Instructions for the task: Starting at the line below holding "create_clock -name clk" and stopping at the line holding "Widths: inputs -> output; s select.", print every line exactly, both ends included, and leave the rest out.
Data: Begin
### src/rtl/xbar_pkg.sv
package xbar_pkg;
  localparam int FW   = 4;
  localparam int NSIG = 14;
  localparam int NRES = 9;

  typedef enum logic [FW-1:0] {
    F_GPIO = 4'd0, F_U0TX = 4'd1, F_U0RX = 4'd2,
    F_SCK = 4'd3, F_MISO = 4'd4, F_MOSI = 4'd5, F_NSS = 4'd6,
    F_SDA = 4'd7, F_SCL = 4'd8, F_CMP = 4'd9, F_CLKO = 4'd10,
    F_CC0 = 4'd11, F_CC1 = 4'd12, F_CC2 = 4'd13, F_CC3 = 4'd14
  } func_e;

  localparam int RS_SER = 0;
  localparam int RS_SPI = 1;

  // resource index owning signal code s (1..NSIG)
  function automatic int sig_res(input int s);
    if (s <= 2)      return 0;
    else if (s <= 6) return 1;
    else if (s <= 8) return 2;
    else             return s - 6;
  endfunction
endpackage

### src/rtl/xbar_alloc.sv
module xbar_alloc
  import xbar_pkg::*;
#(
  parameter int NPIN = 16,
  parameter int UTX  = 4,
  parameter int URX  = 5
) (
  input  logic                 xbar_en,
  input  logic [NRES-1:0]      res_en,
  input  logic                 spi_4w,
  input  logic [NPIN-1:0]      skip,
  output logic [NPIN*FW-1:0]   pin_func,
  output logic [NRES-1:0]      res_ovf
);
  localparam int CW = $clog2(NPIN + NSIG + 1);

  logic [NPIN-1:0] rsv, freep;
  logic [CW-1:0]   nfree, prun, srun;
  logic [CW-1:0]   fidx [NPIN];
  logic [CW-1:0]   rank [NSIG+1];
  logic [CW-1:0]   cum  [NRES];
  logic [NSIG:0]   act;
  logic [NRES-1:0] placed;

  // free pins and their ordinal among free pins
  always_comb begin
    rsv = '0;
    if (res_en[RS_SER]) begin
      rsv[UTX] = 1'b1;
      rsv[URX] = 1'b1;
    end
    freep = ~skip & ~rsv;
    prun  = '0;
    for (int p = 0; p < NPIN; p++) begin
      fidx[p] = prun;
      if (freep[p]) prun = prun + 1'b1;
    end
    nfree = prun;
  end

  // rank of each active signal and cumulative demand per resource
  always_comb begin
    srun = '0;
    act  = '0;
    for (int r = 0; r < NRES; r++) cum[r] = '0;
    for (int s = 0; s <= NSIG; s++) begin
      rank[s] = srun;
      if (s >= int'(F_SCK)) begin
        act[s] = res_en[sig_res(s)] && !(s == int'(F_NSS) && !spi_4w);
        if (act[s]) begin
          srun = srun + 1'b1;
          cum[sig_res(s)] = srun;
        end
      end
    end
    for (int r = 0; r < NRES; r++) begin
      placed[r]  = res_en[r] && (cum[r] <= nfree);
      res_ovf[r] = xbar_en && res_en[r] && (cum[r] > nfree);
    end
  end

  // per-pin selection: free pin k takes active signal of rank k
  always_comb begin
    pin_func = '0;
    if (xbar_en) begin
      for (int p = 0; p < NPIN; p++) begin
        if (res_en[RS_SER] && p == UTX)
          pin_func[p*FW +: FW] = F_U0TX;
        else if (res_en[RS_SER] && p == URX)
          pin_func[p*FW +: FW] = F_U0RX;
        else if (freep[p]) begin
          for (int s = int'(F_SCK); s <= NSIG; s++)
            if (act[s] && placed[sig_res(s)] && rank[s] == fidx[p])
              pin_func[p*FW +: FW] = FW'(s);
        end
      end
    end
  end
endmodule

### src/rtl/xbar_route.sv
module xbar_route
  import xbar_pkg::*;
#(
  parameter int NPIN = 16
) (
  input  logic                 xbar_en,
  input  logic [NPIN*FW-1:0]   pin_func,
  input  logic [NSIG-1:0]      sig_out,
  input  logic [NSIG-1:0]      sig_oe,
  output logic [NSIG-1:0]      sig_in,
  input  logic [NPIN-1:0]      gpio_out,
  input  logic [NPIN-1:0]      gpio_oe,
  input  logic [NPIN-1:0]      pin_in,
  output logic [NPIN-1:0]      pin_out,
  output logic [NPIN-1:0]      pin_oe
);
  logic [FW-1:0] f;

  always_comb begin
    pin_out = '0;
    pin_oe  = '0;
    sig_in  = '0;
    f       = '0;
    for (int p = 0; p < NPIN; p++) begin
      f = pin_func[p*FW +: FW];
      if (f == '0 || int'(f) > NSIG) begin
        pin_out[p] = gpio_out[p];
        pin_oe[p]  = gpio_oe[p] & xbar_en;
      end else begin
        pin_out[p]     = sig_out[int'(f) - 1];
        pin_oe[p]      = sig_oe[int'(f) - 1];
        sig_in[int'(f) - 1] = pin_in[p];
      end
    end
  end
endmodule

### src/rtl/pin_xbar.sv
module pin_xbar
  import xbar_pkg::*;
#(
  parameter int NPORT   = 2,
  parameter int PORT_W  = 8,
  parameter int UTX_PIN = 4,
  parameter int URX_PIN = 5,
  localparam int NPIN   = NPORT * PORT_W
) (
  input  logic                 clk,
  input  logic                 rst_n,
  input  logic                 xbar_en,
  input  logic [NRES-1:0]      res_en,
  input  logic                 spi_4w,
  input  logic [NPIN-1:0]      skip_mask,
  output logic [NPIN*FW-1:0]   pin_func,
  output logic [NPIN-1:0]      pin_assigned,
  output logic [NPIN*FW-1:0]   pin_func_q,
  output logic [NRES-1:0]      res_ovf,
  input  logic [NSIG-1:0]      sig_out,
  input  logic [NSIG-1:0]      sig_oe,
  output logic [NSIG-1:0]      sig_in,
  input  logic [NPIN-1:0]      gpio_out,
  input  logic [NPIN-1:0]      gpio_oe,
  input  logic [NPIN-1:0]      pin_in,
  output logic [NPIN-1:0]      pin_out,
  output logic [NPIN-1:0]      pin_oe
);
  xbar_alloc #(.NPIN(NPIN), .UTX(UTX_PIN), .URX(URX_PIN)) u_alloc (
    .xbar_en  (xbar_en),
    .res_en   (res_en),
    .spi_4w   (spi_4w),
    .skip     (skip_mask),
    .pin_func (pin_func),
    .res_ovf  (res_ovf)
  );

  xbar_route #(.NPIN(NPIN)) u_route (
    .xbar_en  (xbar_en),
    .pin_func (pin_func),
    .sig_out  (sig_out),
    .sig_oe   (sig_oe),
    .sig_in   (sig_in),
    .gpio_out (gpio_out),
    .gpio_oe  (gpio_oe),
    .pin_in   (pin_in),
    .pin_out  (pin_out),
    .pin_oe   (pin_oe)
  );

  for (genvar p = 0; p < NPIN; p++) begin : g_asg
    assign pin_assigned[p] = |pin_func[p*FW +: FW];
  end

  always_ff @(posedge clk or negedge rst_n) begin
    if (!rst_n) pin_func_q <= '0;
    else        pin_func_q <= pin_func;
  end
endmodule

### config.mk
export PLATFORM = sky130hd
export DESIGN_NAME = pin_xbar
export DESIGN_NICKNAME = d
export VERILOG_FILES = /design/src/rtl/xbar_pkg.sv /design/src/rtl/xbar_alloc.sv /design/src/rtl/xbar_route.sv /design/src/rtl/pin_xbar.sv
export SDC_FILE = /design/constraint.sdc
export NUM_CORES = 1
export LEC_CHECK = 0
export BUFFER_PORTS_ARGS = -buffer_cell sky130_fd_sc_hd__buf_2
export CAP_MARGIN = 20
export CORE_ASPECT_RATIO = 1.2
export CORE_MARGIN = 2
export CORE_UTILIZATION = 50
export DETAILED_ROUTE_END_ITERATION = 8
export HOLD_SLACK_MARGIN = 0.12
export PLACE_DENSITY = 0.79
export SLEW_MARGIN = 20
export SYNTH_ARGS = -nofsm -noshare
export SYNTH_HDL_FRONTEND = slang
export SYNTH_HIERARCHICAL = 1
export SYNTH_SLANG_ARGS = --single-unit
### constraint.sdc
create_clock -name clk -period 21.2 [get_ports clk]
set_clock_uncertainty 0.15 [all_clocks]
set_input_delay 2.12 -clock clk [delete_from_list [all_inputs] [get_ports clk]]
set_output_delay 2.12 -clock clk [all_outputs]
set_load 0.01 [all_outputs]
==> After elaboration in Yosys (flattened, before gate mapping) <==
Index checks and enable logic that the tools add are counted.
Widths: inputs -> output; s select.
{ "word_totals": {"register_bits": 64, "elab_cells": 2047, "output_inout_bits": 199} }
{ "classes": {"n_reduce_logical": 462, "n_eq_ne": 165, "bitwise": 29, "magnitude_cmp": 212, "n_mux": 1136, "n_addsub": 42} }
{ "op_table": {"columns": ["op", "n"], "rows": [
  ["$mux 32", 281],
  ["$lt 32x6->1 const B", 144],
  ["$eq 5x5->1", 165],
  ["$bmux 1 s4", 160],
  ["$mux 4", 130],
  ["$ge 32x1->1 const B", 16],
  ["$bwmux 45", 11],
  ["$mux 45", 11],
  ["$logic_and 1x1->1", 388],
  ["$mux 1", 370],
  ["$ge 32x5->1 const B", 9],
  ["$lt 32x1->1 const B", 9],
  ["$not 32->32", 9],
  ["$mux 14", 16],
  ["$bwmux 14", 15],
  ["$mux 3", 64],
  ["$demux 5 s4", 9],
  ["$mux 5", 34],
  ["$logic_not 5->1", 26],
  ["$add 5x1->5 const B", 24],
  ["$sub 4x1->5 const B", 16],
  ["$demux 1 s4", 16],
  ["$gt 4x4->1 const B", 16],
  ["$logic_not 4->1", 16],
  ["other kinds (13)", 91]
]} }

==> Depth between registers and ports, before layout <==
{ "depth": {"depth_word": 93, "ltp_mapped": 89} }

==> Modules after synthesis <==
Netlist, hierarchy kept.
{ "by_module_without_submodules": {"columns": ["module", "area_per_inst_um2", "n_inst", "seq_area_each_um2", "cells_per_inst"], "rows": [
  ["xbar_alloc", 13065.0, 1, 0.0, 1902],
  ["xbar_route", 10538.9, 1, 0.0, 1410],
  ["pin_xbar", 1721.7, 1, 1601.5, 80]
]} }

==> Worst setup path after synthesis <==
OpenSTA, ideal clock, no wires.
{ "synth_path": {"path_type": "input-to-output", "from": "input skip_mask[0]", "to": "output sig_in[10]", "stages": 84, "t_arrival_ns": 20.010, "path_slack_ns": -1.080, "cell_sequence": "clkbuf_1 -> inv_1 -> ha_1 -> buf_2 -> xor2_1 -> inv_2 -> ha_1 -> nor2_1 -> a31oi_2 -> clkbuf_1 -> inv_1 -> ha_1 -> or3b_2 -> o21ai_1 -> or2_2 -> clkbuf_1 -> clkbuf_1 -> ha_1 -> [... 48 more ...] -> or3_1 -> a32oi_1 -> o21ai_0 -> a211oi_1 -> buf_1 -> inv_1 -> ha_1 -> buf_6 -> or3b_1 -> and2_4 -> buf_6 -> nand3_4 -> a211oi_2 -> a311oi_1 -> o31ai_1 -> a21oi_1 -> or4_1 -> a31oi_1"} }
{ "synth_between": {"elab_chain_cells": 90, "word_cells_on_any_way": 1337} }
{ "synth_lines": {"columns": ["element", "line", "source"], "rows": [
  ["start, declared", "pin_xbar.sv:15", "input logic [NPIN-1:0] skip_mask,"],
  ["$not 16->16 (*)", "xbar_alloc.sv:32", "freep = ~skip & ~rsv;"],
  ["$and 16x16->16 (*)", "xbar_alloc.sv:32", null],
  ["$mux 1", "xbar_alloc.sv:36", "if (freep[p]) prun = prun + 1'b1;"],
  ["$add 1x1->2", "xbar_alloc.sv:36", null],
  ["$mux 5", "xbar_alloc.sv:36", null],
  ["$add 5x1->5", "xbar_alloc.sv:36", null],
  ["$mux 5", "xbar_alloc.sv:36", null],
  ["$add 5x1->5", "xbar_alloc.sv:36", null],
  ["[... 45 more ...]", null, null],
  ["net pin_func[0]", "pin_xbar.sv:16", "output logic [NPIN*FW-1:0] pin_func,"],
  ["[... 29 more ...]", null, null],
  ["$bwmux 14", "xbar_route.sv:32", "sig_in[int'(f) - 1] = pin_in[p];"],
  ["$mux 14 (*)", "xbar_route.sv:26", "if (f == '0 || int'(f) > NSIG) begin"],
  ["$bwmux 14", "xbar_route.sv:32", null],
  ["$mux 14 (*)", "xbar_route.sv:26", null],
  ["$bwmux 14", "xbar_route.sv:32", null],
  ["$mux 14 (*)", "xbar_route.sv:26", null],
  ["$bwmux 14", "xbar_route.sv:32", null],
  ["$mux 14 (*)", "xbar_route.sv:26", null],
  ["end, declared", "pin_xbar.sv:22", "output logic [NSIG-1:0] sig_in,"]
]} }
The timed path passes the listed nets; every way through them passes the cells marked *. The select of a mux whose other input is x is not followed.

==> Worst setup path in the final report <==
{ "layout_path": {"from": "input skip_mask[1]", "to": "output sig_in[5]"} }
{ "layout_between": {"elab_chain_cells": 88, "word_cells_on_any_way": 1323} }
{ "layout_lines": {"columns": ["element", "line"], "rows": [
  ["$not 16->16 (*)", "xbar_alloc.sv:32"],
  ["$and 16x16->16 (*)", "xbar_alloc.sv:32"],
  ["$mux 5", "xbar_alloc.sv:36"],
  ["$add 5x1->5", "xbar_alloc.sv:36"],
  ["$mux 5", "xbar_alloc.sv:36"],
  ["$add 5x1->5", "xbar_alloc.sv:36"],
  ["$mux 5", "xbar_alloc.sv:36"],
  ["$add 5x1->5", "xbar_alloc.sv:36"],
  ["[... 72 more ...]", null],
  ["$bwmux 14", "xbar_route.sv:32"],
  ["$mux 14", "xbar_route.sv:26"],
  ["$bwmux 14", "xbar_route.sv:32"],
  ["$mux 14", "xbar_route.sv:26"],
  ["$bwmux 14", "xbar_route.sv:32"],
  ["$mux 14", "xbar_route.sv:26"],
  ["$bwmux 14", "xbar_route.sv:32"],
  ["$mux 14 (*)", "xbar_route.sv:26"]
]} }
Mark *: on every way between the ends. The rest lies on a longest branch, timed or not. The select of a mux whose other input is x is not followed.

==> metrics.md <==
| Metric | Value |
|---|---|
| Crit share post-route | `97.0%` |
| Reg with most FFs | `pin_func_q` |
| Worst-path fanout max | `21` |
| Critical Path Most Common Cell | `ha_1` |
| Seq/Total Area, Yosys | `6.32%` |
| Vias per inst | `6.94` |
| Top sig layer | `met5` |
| Crit Path Category | `input port to output pin` |
| Largest net degree at the start of global routing | `65` |
| Post-synth top area cell | `xnor2_1` |
| Delay-heaviest family, CP | `compound AO/OA/AOI/OAI gates` |
| Mean Syn Cell Area | `about 7.5 sq um` |
| Slowest-stage cell, CP | `nor4_1` |
| Area growth syn-to-layout | `11.8%` |
| Finished Core Util | `56.5%` |
| Metal2 WL | `52.3 mm` |
| DR pass1 iterations | `6` |
| CTS tree | `built` |
| Met1 Wirelength | `43.6 mm` |
| Synth Cell Area | `25,300 sq um` |
| Top-count cell post-synth | `xnor2_1` |
| Total Wirelength | `119 mm` |
| Dpl hpwl | `88.4 mm` |
| Via Count | `29,600` |
| Initial antenna violation count | `7` |
| Routability cong. | `roughly 1.1` |
| DRC | `0` |
| Arrival @ worst endpoint | `~18 ns` |
| Post-synth EDFFs | `0` |
| Multi-input logic area | `22,600 sq um` |
| Top cell type's share of synthesized area | `13.7%` |
| Synth async-reset ratio | `between 90% and 100%` |
| Nets | `3,883` |
| #FFs+latches synth | `64` |
| Fin. max-slew vios | `0` |
| Final Setup Violations | `0` |
| Met3 wire length | `approximately 14 mm` |
| CTS Root Cell | `clkbuf_16` |
| Worst Hold Class | `input port to async pin` |
| Synth Warn # | `6` |
| Synth top area cells | `xnor2_1 (14%), ha_1 (8.3%), mux4_2 (7.8%)` |
| Buffers added on ports | `302` |
| Count of maximum capacitance violations | `0` |
| Die X | `209 um` |
| FF/Latch Area | `1600 sq um` |
| Post-layout min period | `20.57 ns` |
| Slew margin rel. | `17.1%` |
| Vias in the first global route | `27,500` |
| Slew @ Worst Pin | `1.23 ns` |
| Most frequent cells after synthesis | `xnor2_1 (396), nand2_1 (289), nor2_1 (261), ha_1 (167), a21oi_1 (164)` |
| Die area | `52,500 sq um` |
| CTS Sinks | `64` |
| CP max stage delay | `0.66 ns` |
| Wire per inst | `about 28 um` |
| Library cells used by synthesis | `125` |
| Post-synthesis instance total | `approximately 3,400` |
| Die Span Y | `251 um` |
| Clock slew at reported path FFs | `0.06 ns` |
| Starting density of the core | `50.5%` |
| Worst path bufs/invs | `15` |
| Biggest registers after layout | `pin_func_q: 64 flops` |
| Nature of the critical path startpoint | `input port` |
| WHS | `1.79 ns` |
| First-pass GRT wire length | `173 mm` |
| Share of cells above drive strength 1 | `20.3%` |
| Initial DRC count | `3,875` |
| Status | `complete, no violations` |
| Max reg flops | `64` |
| FP Rows | `90` |
| Fill cells | `4,888` |
| Gr usage total | `43.7%` |
| # IOs | `304` |
| Fmax | `48.6 MHz` |
| Critical path required time | `18.93 ns` |
| Clk buf depth | `2` |
| Overflow after GRT | `0` |
| CTS buffer count | `9` |
| Prevailing post-synth register cell | `dfrtp_1` |
| Core ar. | `about 50,000 sq um` |
| Final Hold Fails | `0` |
| CTS H-tree lvls | `3` |
| Setup crit end kind | `output pin` |
| ANT nets after route | `0` |
| Hold-fix buffers at CTS | `0` |
[kinds of logic after synthesis]
group / Yosys count / synth area share (%)
AOI/OAI and AO/OA: 833 / 22.5
other: 1 / 0.0148
muxes: 167 / 11.2
adders and majority gates: 167 / 8.25
and+or+nand+nor: 1273 / 26.0
xor gates and xnor gates: 527 / 19.8
buffers and inverters: 360 / 5.95
DFF: 64 / 6.32
[final timing paths]
kind                       cells past startpoint  slack [ns]                        to         start
max in group asynchronous                      2       18.45  pin_func_q[21]$_DFF_PN0_         rst_n
max                                           78        0.63                 sig_in[5]  skip_mask[1]
min in group clk                               4        2.20   pin_func_q[1]$_DFF_PN0_  skip_mask[0]
min                                            2        1.79  pin_func_q[48]$_DFF_PN0_         rst_n
[placed cells by master (no fill, tap or decap), drive strengths merged, types with 27 or more instances in the layout]
cell / count
nor2: 264
a21oi: 167
o21a: 27
mux2i: 66
mux4: 91
or2: 39
inv: 130
and2: 43
xnor2: 407
o211ai: 30
dfrtp: 64
nor4: 57
nor2b: 50
buf: 431
nand3: 120
nor3: 129
nand2b: 64
o22ai: 75
ha: 167
o21ai: 167
and3: 35
nand2: 291
a31oi: 75
xor2: 104
nand4: 48
or4: 38
o31ai: 31
[routing by layer]
layer	GRT usage, %	up-vias
met3	7.92	611
li1	-	12900
met1	54.2	13900
met4	30.0	4
met2	69.1	2216
met5	0	-
[metrics by stage]
step	cell area, sq um	cells	worst slack (ns)	setup TNS (ns)
3_5_place_dp	27700	4228	0.290	0
3_3_place_gp	27700	4228	0.587	0
5_1_grt	28300	4263	-0.0397	-0.105
4_1_cts	28000	4244	0.187	0
2_1_floorplan	25400	3393	0.0549	0
6_report	28300	4264	0.634	0
[layout make-up]
type                            count  share of cell area [%]
Inverter                          135                    1.80
Clock buffer                       10                   0.808
Antenna cell                        4                  0.0353
Sequential cell                    64                    5.65
Timing Repair Buffer              432                    8.81
Tap cell                          644                    2.85
Multi-Input combinational cell   2969                    79.7
Clock inverter                      6                   0.327
[repair_timing]
action / in CTS / in global routing
buffers inserted: 0 / 15
setup endpoints to repair: 0 / 29
resized for setup: 0 / 29
Power is not shown: default switching activity piles up to over one toggle a cycle in this logic, so the estimate is an artifact.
Data: End
Your response:
create_clock -name clk -period 21.2 [get_ports clk]
set_clock_uncertainty 0.15 [all_clocks]
set_input_delay 2.12 -clock clk [delete_from_list [all_inputs] [get_ports clk]]
set_output_delay 2.12 -clock clk [all_outputs]
set_load 0.01 [all_outputs]
==> After elaboration in Yosys (flattened, before gate mapping) <==
Index checks and enable logic that the tools add are counted.
Widths: inputs -> output; s select.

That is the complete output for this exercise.